This demonstrator was also made possible with the help from DEMS (Design), AEI (integration) and EMISYS (Engineering and Project management).

Flexible and automated operation: three power levels are achievable in each of the three operating modes of the system (hydrogen production, hydrogen fuel cell, natural gas fuel cell), i.e. 9 operating points, plus a standby mode and a security mode.

CEA-Liten has developed and coded the strategies allowing the system to automatically switch from one of these points to any other, without any manual intervention, which implies a dynamic control of the flow, pressure and current instructions. Each transition, at this stage of development, lasts a few minutes (the longest being 10 min, and 6 min in average). These durations will be substantially reduced in the future.

This leads to the conclusion that SOFC/SOEC technology is indeed a flexible technology, capable of adjusting its power according to customer needs. And there is no need for an expert to manually control the system!

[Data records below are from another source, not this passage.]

File: src/rtl/rpc_pkg.sv
// -----------------------------------------------------------------------------
// rpc_pkg - shared types and constants for the rectangular/polar converter
// Fixed-point formats, pipeline word types, CORDIC angle table and gain.
// -----------------------------------------------------------------------------
package rpc_pkg;

	// Q formats
	localparam int FRAC_BITS  = 16;          // fraction bits of the angle fields
	localparam int GUARD_BITS = 16;          // extra fraction bits in the datapath
	localparam int ANGLE_Q    = 40;          // fraction bits of the angle accumulator
	localparam int ANG_SH     = ANGLE_Q - FRAC_BITS;

	// datapath widths
	localparam int DW    = 51;               // x/y: 32-bit input << 16, gain and sign headroom
	localparam int ZW    = 50;               // angle accumulator, +-280 deg in Q40
	localparam int AW    = 27;               // angle in Q16 degrees with fold headroom
	localparam int INV_W = 30;               // inverse CORDIC gain, Q30

	localparam logic signed [AW-1:0] ANG_QTR  = AW'(90 <<< FRAC_BITS);
	localparam logic signed [AW-1:0] ANG_HALF = AW'(180 <<< FRAC_BITS);
	localparam logic signed [AW-1:0] ANG_FULL = AW'(360 <<< FRAC_BITS);
	localparam logic signed [ZW-1:0] Z_HALF   = ZW'(64'd180 << ANGLE_Q);

	// integer part of the angle modulo: h / 360 as (h * 46604) >> 24, exact for h < 2^16
	localparam int          DEG_TURN   = 360;
	localparam logic [15:0] RECIP_TURN = 16'd46604;
	localparam int          RECIP_SH   = 24;

	// degrees per radian as a decimal fraction
	localparam logic [63:0] DEG_NUM = 64'd572957795130823;
	localparam logic [63:0] DEG_DEN = 64'd10000000000000;
	localparam logic [63:0] DEG_INT = DEG_NUM / DEG_DEN;
	localparam logic [63:0] DEG_REM = DEG_NUM % DEG_DEN;

	typedef enum logic {
		OP_RECT  = 1'b0,
		OP_POLAR = 1'b1
	} rpc_op_t;

	// word moving through the CORDIC pipeline
	typedef struct packed {
		rpc_op_t              op;
		logic                 zero;   // rectangular zero vector
		logic signed [DW-1:0] x;
		logic signed [DW-1:0] y;
		logic signed [ZW-1:0] z;
		logic signed [31:0]   pa;     // first value, passed along
		logic signed [31:0]   pb;     // second value, or reduced angle in polar mode
	} rpc_vec_t;

	typedef struct packed {
		logic signed [24:0] ang;
		logic signed [32:0] mag;
		logic signed [31:0] y;
		logic signed [31:0] x;
	} rpc_res_t;

	// elaboration-time helpers below

	function automatic logic [63:0] rpc_udiv(input logic [63:0] num, input logic [63:0] den);
		logic [63:0] quo;
		logic [64:0] rem;
		quo = '0;
		rem = '0;
		for (int b = 63; b >= 0; b--) begin
			rem = {rem[63:0], num[b]};
			if (rem >= {1'b0, den}) begin
				rem    = rem - {1'b0, den};
				quo[b] = 1'b1;
			end
		end
		return quo;
	endfunction

	function automatic logic [63:0] rpc_deg_per_rad_q56();
		logic [63:0] q;
		logic [63:0] r;
		q = DEG_INT;
		r = DEG_REM;
		for (int i = 0; i < 56; i++) begin
			r = r << 1;
			q = q << 1;
			if (r >= DEG_DEN) begin
				r    = r - DEG_DEN;
				q[0] = 1'b1;
			end
		end
		if ((r << 1) >= DEG_DEN)
			q = q + 64'd1;
		return q;
	endfunction

	// atan(2^-idx) in degrees, Q40, from the arctangent series
	function automatic logic [63:0] rpc_atan_q40(input int idx);
		logic [63:0]        q;
		logic [63:0]        term;
		logic signed [63:0] sum;
		int                 sh;
		q   = rpc_deg_per_rad_q56();
		sum = '0;
		for (int k = 0; k < 32; k++) begin
			sh = idx * (2 * k + 1);
			if (sh < 64) begin
				term = rpc_udiv(q >> sh, 64'(2 * k + 1));
				if (k[0])
					sum = sum - $signed(term);
				else
					sum = sum + $signed(term);
			end
		end
		if (idx == 0)
			return 64'd45 << ANGLE_Q;
		return 64'((sum + 64'sd32768) >>> 16);
	endfunction

	function automatic logic [63:0] rpc_isqrt(input logic [63:0] n);
		logic [63:0] num;
		logic [63:0] res;
		logic [63:0] bit_v;
		num   = n;
		res   = '0;
		bit_v = 64'd1 << 62;
		for (int j = 0; j < 32; j++) begin
			if (num >= res + bit_v) begin
				num = num - (res + bit_v);
				res = (res >> 1) + bit_v;
			end else begin
				res = res >> 1;
			end
			bit_v = bit_v >> 2;
		end
		return res;
	endfunction

	// 1/K for a given iteration count, Q30
	function automatic logic [63:0] rpc_inv_gain_q30(input int iters);
		logic [63:0] p;
		logic [63:0] r;
		p = 64'd1 << 60;
		for (int i = 0; i < 32; i++) begin
			if (i < iters)
				p = p + (p >> (2 * i));
		end
		r = rpc_isqrt(p);
		return rpc_udiv((64'd1 << 60) + (r >> 1), r);
	endfunction

endpackage

File: src/rtl/rpc_gain.sv
// -----------------------------------------------------------------------------
// rpc_gain - inverse CORDIC gain on x of SCALE_OP words, others passed unchanged
// Two stages: split 32-bit partial products, then rounded sum and sign.
// -----------------------------------------------------------------------------
module rpc_gain
	import rpc_pkg::*;
#(
	parameter int      ITERS    = 16,
	parameter rpc_op_t SCALE_OP = OP_RECT
) (
	input  logic     clk,
	input  logic     arst_n,
	input  logic     in_valid,
	output logic     in_ready,
	input  rpc_vec_t in_vec,
	output logic     out_valid,
	input  logic     out_ready,
	output rpc_vec_t out_vec
);

	localparam logic [63:0]      INV_FULL = rpc_inv_gain_q30(ITERS);
	localparam logic [INV_W-1:0] INV_GAIN = INV_W'(INV_FULL);
	localparam int HW       = DW - 32;
	localparam int PHW      = HW + INV_W;
	localparam int PLW      = 32 + INV_W;
	localparam int SPLIT_SH = 32 - INV_W;
	localparam logic [PLW:0] RND_INV = (PLW + 1)'(1) << (INV_W - 1);

	logic                 v_s1, v_s2;
	logic                 ld1, ld2;
	rpc_vec_t             vec_s1, vec_s2;
	logic                 neg_s1, apply_s1;
	logic [PHW-1:0]       phi_s1;
	logic [PLW-1:0]       plo_s1;

	logic signed [DW-1:0] xi;
	logic [DW-1:0]        xmag;
	logic [PLW:0]         lo_rnd;
	logic [DW-1:0]        res;
	logic signed [DW-1:0] scaled;
	rpc_vec_t             nxt;

	assign ld2      = !v_s2 || out_ready;
	assign ld1      = !v_s1 || ld2;
	assign in_ready = ld1;

	assign xi   = $signed(in_vec.x);
	assign xmag = xi[DW-1] ? DW'(-xi) : DW'(xi);

	always_comb begin
		lo_rnd = (PLW + 1)'(plo_s1) + RND_INV;
		res    = (DW'(phi_s1) << SPLIT_SH) + DW'(lo_rnd >> INV_W);
		scaled = neg_s1 ? -$signed(res) : $signed(res);
		nxt    = vec_s1;
		if (apply_s1)
			nxt.x = scaled;
	end

	always_ff @(posedge clk or negedge arst_n) begin
		if (!arst_n) begin
			v_s1 <= 1'b0;
			v_s2 <= 1'b0;
		end else begin
			if (ld1)
				v_s1 <= in_valid;
			if (ld2)
				v_s2 <= v_s1;
		end
	end

	always_ff @(posedge clk) begin
		if (ld1) begin
			vec_s1   <= in_vec;
			neg_s1   <= xi[DW-1];
			apply_s1 <= (in_vec.op == SCALE_OP);
			phi_s1   <= PHW'(xmag[DW-1:32]) * PHW'(INV_GAIN);
			plo_s1   <= PLW'(xmag[31:0]) * PLW'(INV_GAIN);
		end
		if (ld2)
			vec_s2 <= nxt;
	end

	assign out_valid = v_s2;
	assign out_vec   = vec_s2;

endmodule

File: src/rtl/rpc_prep.sv
// -----------------------------------------------------------------------------
// rpc_prep - input staging for the CORDIC
// Polar angle reduction and quadrant fold, rectangular half-plane flip,
// then the inverse gain on the polar magnitude.
// -----------------------------------------------------------------------------
module rpc_prep
	import rpc_pkg::*;
#(
	parameter int ITERS = 16
) (
	input  logic               clk,
	input  logic               arst_n,
	input  logic               in_valid,
	output logic               in_ready,
	input  rpc_op_t            in_op,
	input  logic signed [31:0] in_a,
	input  logic signed [31:0] in_b,
	output logic               out_valid,
	input  logic               out_ready,
	output rpc_vec_t           out_vec
);

	localparam logic [16:0] TURN17 = 17'(DEG_TURN);

	logic               v_s1, v_s2, v_s3;
	logic               ld1, ld2, ld3, g_ready;
	rpc_op_t            op_s1, op_s2;
	logic signed [31:0] a_s1, b_s1, a_s2, b_s2;
	logic               neg_s1;
	logic [15:0]        h_s1, frac_s1;
	logic [31:0]        prod_s1;
	logic signed [AW-1:0] r_s2;
	rpc_vec_t           vec_s3;

	logic [31:0]          bmag;
	logic [31-RECIP_SH:0] quo;
	logic [16:0]          rem0, rem;
	logic signed [AW-1:0] rmag, r_n;
	logic signed [AW-1:0] r1, zr;
	logic                 xneg;
	logic signed [DW-1:0] x0, y0;
	rpc_vec_t             nv;

	assign ld3      = !v_s3 || g_ready;
	assign ld2      = !v_s2 || ld3;
	assign ld1      = !v_s1 || ld2;
	assign in_ready = ld1;

	// stage 1: |angle| split into whole degrees and fraction
	assign bmag = in_b[31] ? 32'(-in_b) : 32'(in_b);

	// stage 2: |angle| mod 360, sign restored (truncating remainder)
	always_comb begin
		quo  = prod_s1[31:RECIP_SH];
		rem0 = 17'(h_s1) - 17'(17'(quo) * TURN17);
		rem  = (rem0 >= TURN17) ? rem0 - TURN17 : rem0;
		rmag = $signed(AW'({rem[8:0], frac_s1}));
		r_n  = neg_s1 ? -rmag : rmag;
	end

	// stage 3: polar angle folded into (-180,180], then into +-90 with x flipped; rectangular half-plane flip
	always_comb begin
		r1 = r_s2;
		if (r1 > ANG_HALF)
			r1 = r1 - ANG_FULL;
		if (r1 <= -ANG_HALF)
			r1 = r1 + ANG_FULL;
		zr   = r1;
		xneg = 1'b0;
		if (r1 > ANG_QTR) begin
			xneg = 1'b1;
			zr   = r1 - ANG_HALF;
		end else if (r1 < -ANG_QTR) begin
			xneg = 1'b1;
			zr   = r1 + ANG_HALF;
		end

		x0 = DW'(a_s2) <<< GUARD_BITS;
		y0 = DW'(b_s2) <<< GUARD_BITS;

		nv.op   = op_s2;
		nv.pa   = a_s2;
		if (op_s2 == OP_POLAR) begin
			nv.zero = 1'b0;
			nv.x    = xneg ? -x0 : x0;
			nv.y    = '0;
			nv.z    = ZW'(zr) <<< ANG_SH;
			nv.pb   = 32'(r1);
		end else begin
			nv.zero = (a_s2 == 32'sd0) && (b_s2 == 32'sd0);
			nv.pb   = b_s2;
			if (a_s2[31]) begin
				nv.x = -x0;
				nv.y = -y0;
				nv.z = b_s2[31] ? -Z_HALF : Z_HALF;
			end else begin
				nv.x = x0;
				nv.y = y0;
				nv.z = '0;
			end
		end
	end

	always_ff @(posedge clk or negedge arst_n) begin
		if (!arst_n) begin
			v_s1 <= 1'b0;
			v_s2 <= 1'b0;
			v_s3 <= 1'b0;
		end else begin
			if (ld1)
				v_s1 <= in_valid;
			if (ld2)
				v_s2 <= v_s1;
			if (ld3)
				v_s3 <= v_s2;
		end
	end

	always_ff @(posedge clk) begin
		if (ld1) begin
			op_s1   <= in_op;
			a_s1    <= in_a;
			b_s1    <= in_b;
			neg_s1  <= in_b[31];
			h_s1    <= bmag[31:16];
			frac_s1 <= bmag[15:0];
			prod_s1 <= 32'(bmag[31:16]) * 32'(RECIP_TURN);
		end
		if (ld2) begin
			op_s2 <= op_s1;
			a_s2  <= a_s1;
			b_s2  <= b_s1;
			r_s2  <= r_n;
		end
		if (ld3)
			vec_s3 <= nv;
	end

	rpc_gain #(
		.ITERS    (ITERS),
		.SCALE_OP (OP_POLAR)
	) u_gain (
		.clk       (clk),
		.arst_n    (arst_n),
		.in_valid  (v_s3),
		.in_ready  (g_ready),
		.in_vec    (vec_s3),
		.out_valid (out_valid),
		.out_ready (out_ready),
		.out_vec   (out_vec)
	);

endmodule

File: config.mk
export PLATFORM = sky130hd
export DESIGN_NAME = rpc_prep
export DESIGN_NICKNAME = d
export VERILOG_FILES = /design/src/rtl/rpc_pkg.sv /design/src/rtl/rpc_gain.sv /design/src/rtl/rpc_prep.sv
export SDC_FILE = /design/constraint.sdc
export NUM_CORES = 2
export LEC_CHECK = 0
export BUFFER_PORTS_ARGS = -buffer_cell sky130_fd_sc_hd__buf_4
export CELL_PAD_IN_SITES_DETAIL_PLACEMENT = 0
export CELL_PAD_IN_SITES_GLOBAL_PLACEMENT = 2
export CORE_ASPECT_RATIO = 0.75
export CORE_MARGIN = 2
export CORE_UTILIZATION = 45
export DETAILED_ROUTE_END_ITERATION = 10
export PLACE_DENSITY_LB_ADDON = 0.1
export SYNTH_ARGS = -nofsm -noshare
export SYNTH_HDL_FRONTEND = slang
export SYNTH_SLANG_ARGS = --single-unit
File: constraint.sdc
create_clock -name clk -period 14.29 [get_ports clk]
set_input_delay 1.429 -clock clk [delete_from_list [all_inputs] [get_ports clk]]
set_output_delay 1.429 -clock clk [all_outputs]
set_load 0.01 [all_outputs]
==> flow_metrics.tcl <==
set metrics [dict create \
    drt_iter0_markers 2703 \
    post-place-cells 6864 \
    numCtsBuffers 81 \
    nets 6435 \
    htree_levels 3 \
    syn_inst 4895 \
    cts_tree "done" \
    critPathLaunchType "register" \
    ys_seq_elements 782 \
    cp_top_family "simple AND/OR/NAND/NOR gates" \
    grt_pass1_vias 35900 \
    tightest_slew_ns 1.14 \
    ctsResizeCount 0 \
    grt-ovfl-total 0 \
    synth_ff_type "edfxtp_1" \
    areaGrowthSynthToFinish_pct 11.6 \
    setup_viol 0 \
    initial_core_util 0.454 \
    holdWs_ns 0.406 \
    grt_use_total 0.244 \
    final.setup.tns_ns 0 \
    grt_max_degree 102 \
    vias 35900 \
    crit_top_cell "fa_1" \
    cts-root-buf "clkbuf_16" \
    drtPass1Iterations 5 \
    final_max_slew_viol_count 0 \
    io_pins 289 \
    yosys_warnings 0 \
    drt-vias-per-instance 5.13 \
    synth.distinct_cells 95 \
    die-width_um 420 \
    crit_type "register to register" \
    wirelength_mm 160 \
    ys_seq_area_frac 0.401 \
    antenna_left 0 \
    maxCapViolCount 0 \
    synthesis.area_um2 58400 \
    hold_viol_final 0 \
    layout-drive-gt1-share 0.101 \
    slowest_stage "fa_1" \
    async_flop_share 0.00639 \
    cp.depth 33 \
    clkLatencyLatePin_ns 0.70 \
    antenna_found_initial 6 \
    cp.buffers_inverters 4 \
    crit_arrival_ns 11.50 \
    drc 0 \
    worstHoldPathCells 0 \
    postCtsHoldBufs 0 \
    grt_pass1_wl_mm 236 \
    clkSinkCount 782 \
    fmax_mhz 90.3 \
    synth_top_area_cell "edfxtp_1" \
    maxSlewHeadroom 0.236 \
    synth.top_cell.area_share 0.399 \
    dp_hpwl_mm 131 \
    cp-end-kind "register" \
    cp_slowest_stage_delay_ns 0.65 \
    status "finished clean" \
    routabilityCongestion 0.938 \
    die_y_um 316 \
    fin_crit_sh 0.775 \
    reg2reg_depth 33 \
    synthTopCellsByArea "edfxtp_1, fa_1, ha_1" \
    period_needed_ns 11.07 \
    portBuffers 248 \
    holdCritPathClass "register to register" \
    path_clk_slew_ns 0.07 \
    syn_area_per_cell_um2 11.9 \
    cp.required_ns 14.72 \
    critPathMaxFanout 6 \
    fin_cells 7012 \
    post_cts_buffers 0 \
    core_um2 129000 \
    synth-edff-count 777 \
    clk_path_buf_depth 3 \
    skew_ns 0.0280 \
    rsz0062_at_grt "no" \
    placementRows 114 \
    die_area_um2 133000 \
    wl_per_cell_um 22.8 \
]
worst reg2reg max path, delay by kind of cell (launching register included):
kind / cells / cell delay, ns
compound gates: 9 / 1.85
simple gates: 11 / 3.95
fa+ha+maj: 7 / 3.57
flops: 1 / 0.50
xor+xnor: 2 / 0.50
buf+inv: 4 / 0.46
cells in the mapped netlist, types with 9 or more instances:
library cell / count
a211oi_1: 17
a21boi_0: 11
a21o_1: 74
a21oi_1: 150
a31oi_1: 19
and2_1: 32
and3_1: 36
buf_4: 40
clkbuf_1: 55
edfxtp_1: 777
fa_1: 521
ha_1: 638
inv_1: 963
mux2_2: 43
mux2i_1: 11
nand2_1: 170
nand2b_1: 45
nand3_1: 55
nand3b_1: 10
nand4_1: 23
nor2_1: 193
nor2b_1: 26
nor3_1: 45
nor3b_1: 10
nor4_1: 26
o211ai_1: 9
o21a_1: 28
o21ai_0: 149
o21bai_1: 14
o22ai_1: 11
o31a_1: 10
o31ai_1: 58
o41ai_1: 21
or2_2: 26
or3_1: 44
or4_1: 24
xnor2_1: 262
xor2_1: 103
through the flow:
| stage | setup WS, ns | utilization | instance area, um2 |
|---|---|---|---|
| global placement | 3.35 | 0.485 | 62500 |
| finish | 3.22 | 0.506 | 65200 |
| detailed placement | 3.35 | 0.485 | 62500 |
| floorplan | 4.46 | - | 58600 |
| CTS | 3.27 | 0.506 | 65200 |
| global route | 2.71 | 0.506 | 65200 |
registers in the layout, summed over array words and instances (netlist names), 15 cells and up:
name / flops
u_gain.out_vec: 178
vec_s3: 161
u_gain.nxt: 126
u_gain.phi_s1: 49
u_gain.plo_s1: 33
u_gain.vec_s1: 33
a_s1: 32
a_s2: 32
b_s1: 32
b_s2: 32
r_s2: 26
h_s1: 16
frac_s1: 15
layer usage:
metal,global-route usage,vias up,part of all wire
met5,0,-,0
met4,0.0399,0,0.012
met3,0.0433,100,0.055
met2,0.365,751,0.44
met1,0.376,17900,0.49
li1,-,17200,-
logic make-up after synthesis:
family	after synthesis	synth area share
other	1	0.0000642
buffers and inverters	1070	0.0714
XOR/XNOR	367	0.0553
multiplexers	54	0.0102
AND/OR/NAND/NOR	802	0.0714
AO/OA/AOI/OAI	660	0.0753
adder cells (fa/ha/maj)	1159	0.315
flip-flops	782	0.401
worst paths after layout:
kind	startpoint	endpoint	slack (ns)
min in group asynchronous	arst_n	u_gain.out_valid	0.53
worst max-delay path	vec_s3[184]	u_gain.phi_s1[48]	3.22
max in group asynchronous	arst_n	u_gain.v_s1	13.64
worst min-delay path	u_gain.nxt[26]	u_gain.out_vec[26]	0.41
worst min register to register	u_gain.nxt[26]	u_gain.out_vec[26]	0.41
worst max register to register	vec_s3[184]	u_gain.phi_s1[48]	3.22
cell usage in the layout (no fill, tap or decap), types with 24 or more instances in the layout:
cell       instances
a21o_1            74
a21oi_1          150
and2_1            32
and3_1            36
buf_4            297
clkbuf_16         82
conb_1            40
edfxtp_1         777
fa_1             521
ha_1             638
inv_1            962
mux2_2            43
nand2_1          168
nand2b_1          45
nand3_1           54
nor2_1           193
nor2b_1           26
nor3_1            45
nor4_1            26
o21a_1            28
o21ai_0          149
o31ai_1           58
or2_2             26
or3_1             44
or4_1             24
xnor2_1          258
xor2_1           102
area by class of cell:
class | instances | area [um2]
repair buffers | 297 | 2230
inverters | 963 | 3620
diodes | 4 | 10.0
clock inverters | 44 | 573
well taps | 1740 | 2180
multi-input cells | 3082 | 31000
fillers | 11500 | 63600
flip-flops and latches | 782 | 23500
clock buffers | 100 | 2120
Power is left out: the tool's default activity adds up to more than one toggle a clock period on the data nets, which glitch-free logic cannot reach.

Illustration : transition time (in minutes) at the launch of demonstration

A service-oriented software supervision: Sylfen has developed and integrated into this demonstrator a first version of its software suite, which drives the entire system. This suite contains a supervision module, developed by Sylfen in the framework of a partnership with NOVENER and the ESISAR engineering school in Valence (France): this module makes it possible to collect forecasts of solar energy production, and the building's energy consumption, in order to call for the calculation of an optimized operating strategy by the optimization module. This optimization module, developed internally by Sylfen, defines a procedure to be followed, which is then implemented by the supervision module. In case of discrepancy between the forecast and the reality, the optimization is relaunched.

The Sylfen software suite incorporates an expert interface and a simplified user interface, allowing an educational visualization of the functioning of the system, particularly in the context of visits. It finally integrates a set of big data tools to record, export, archive and exploit the data of the very fine instrumentation of this demonstrator: 540 data generated every second!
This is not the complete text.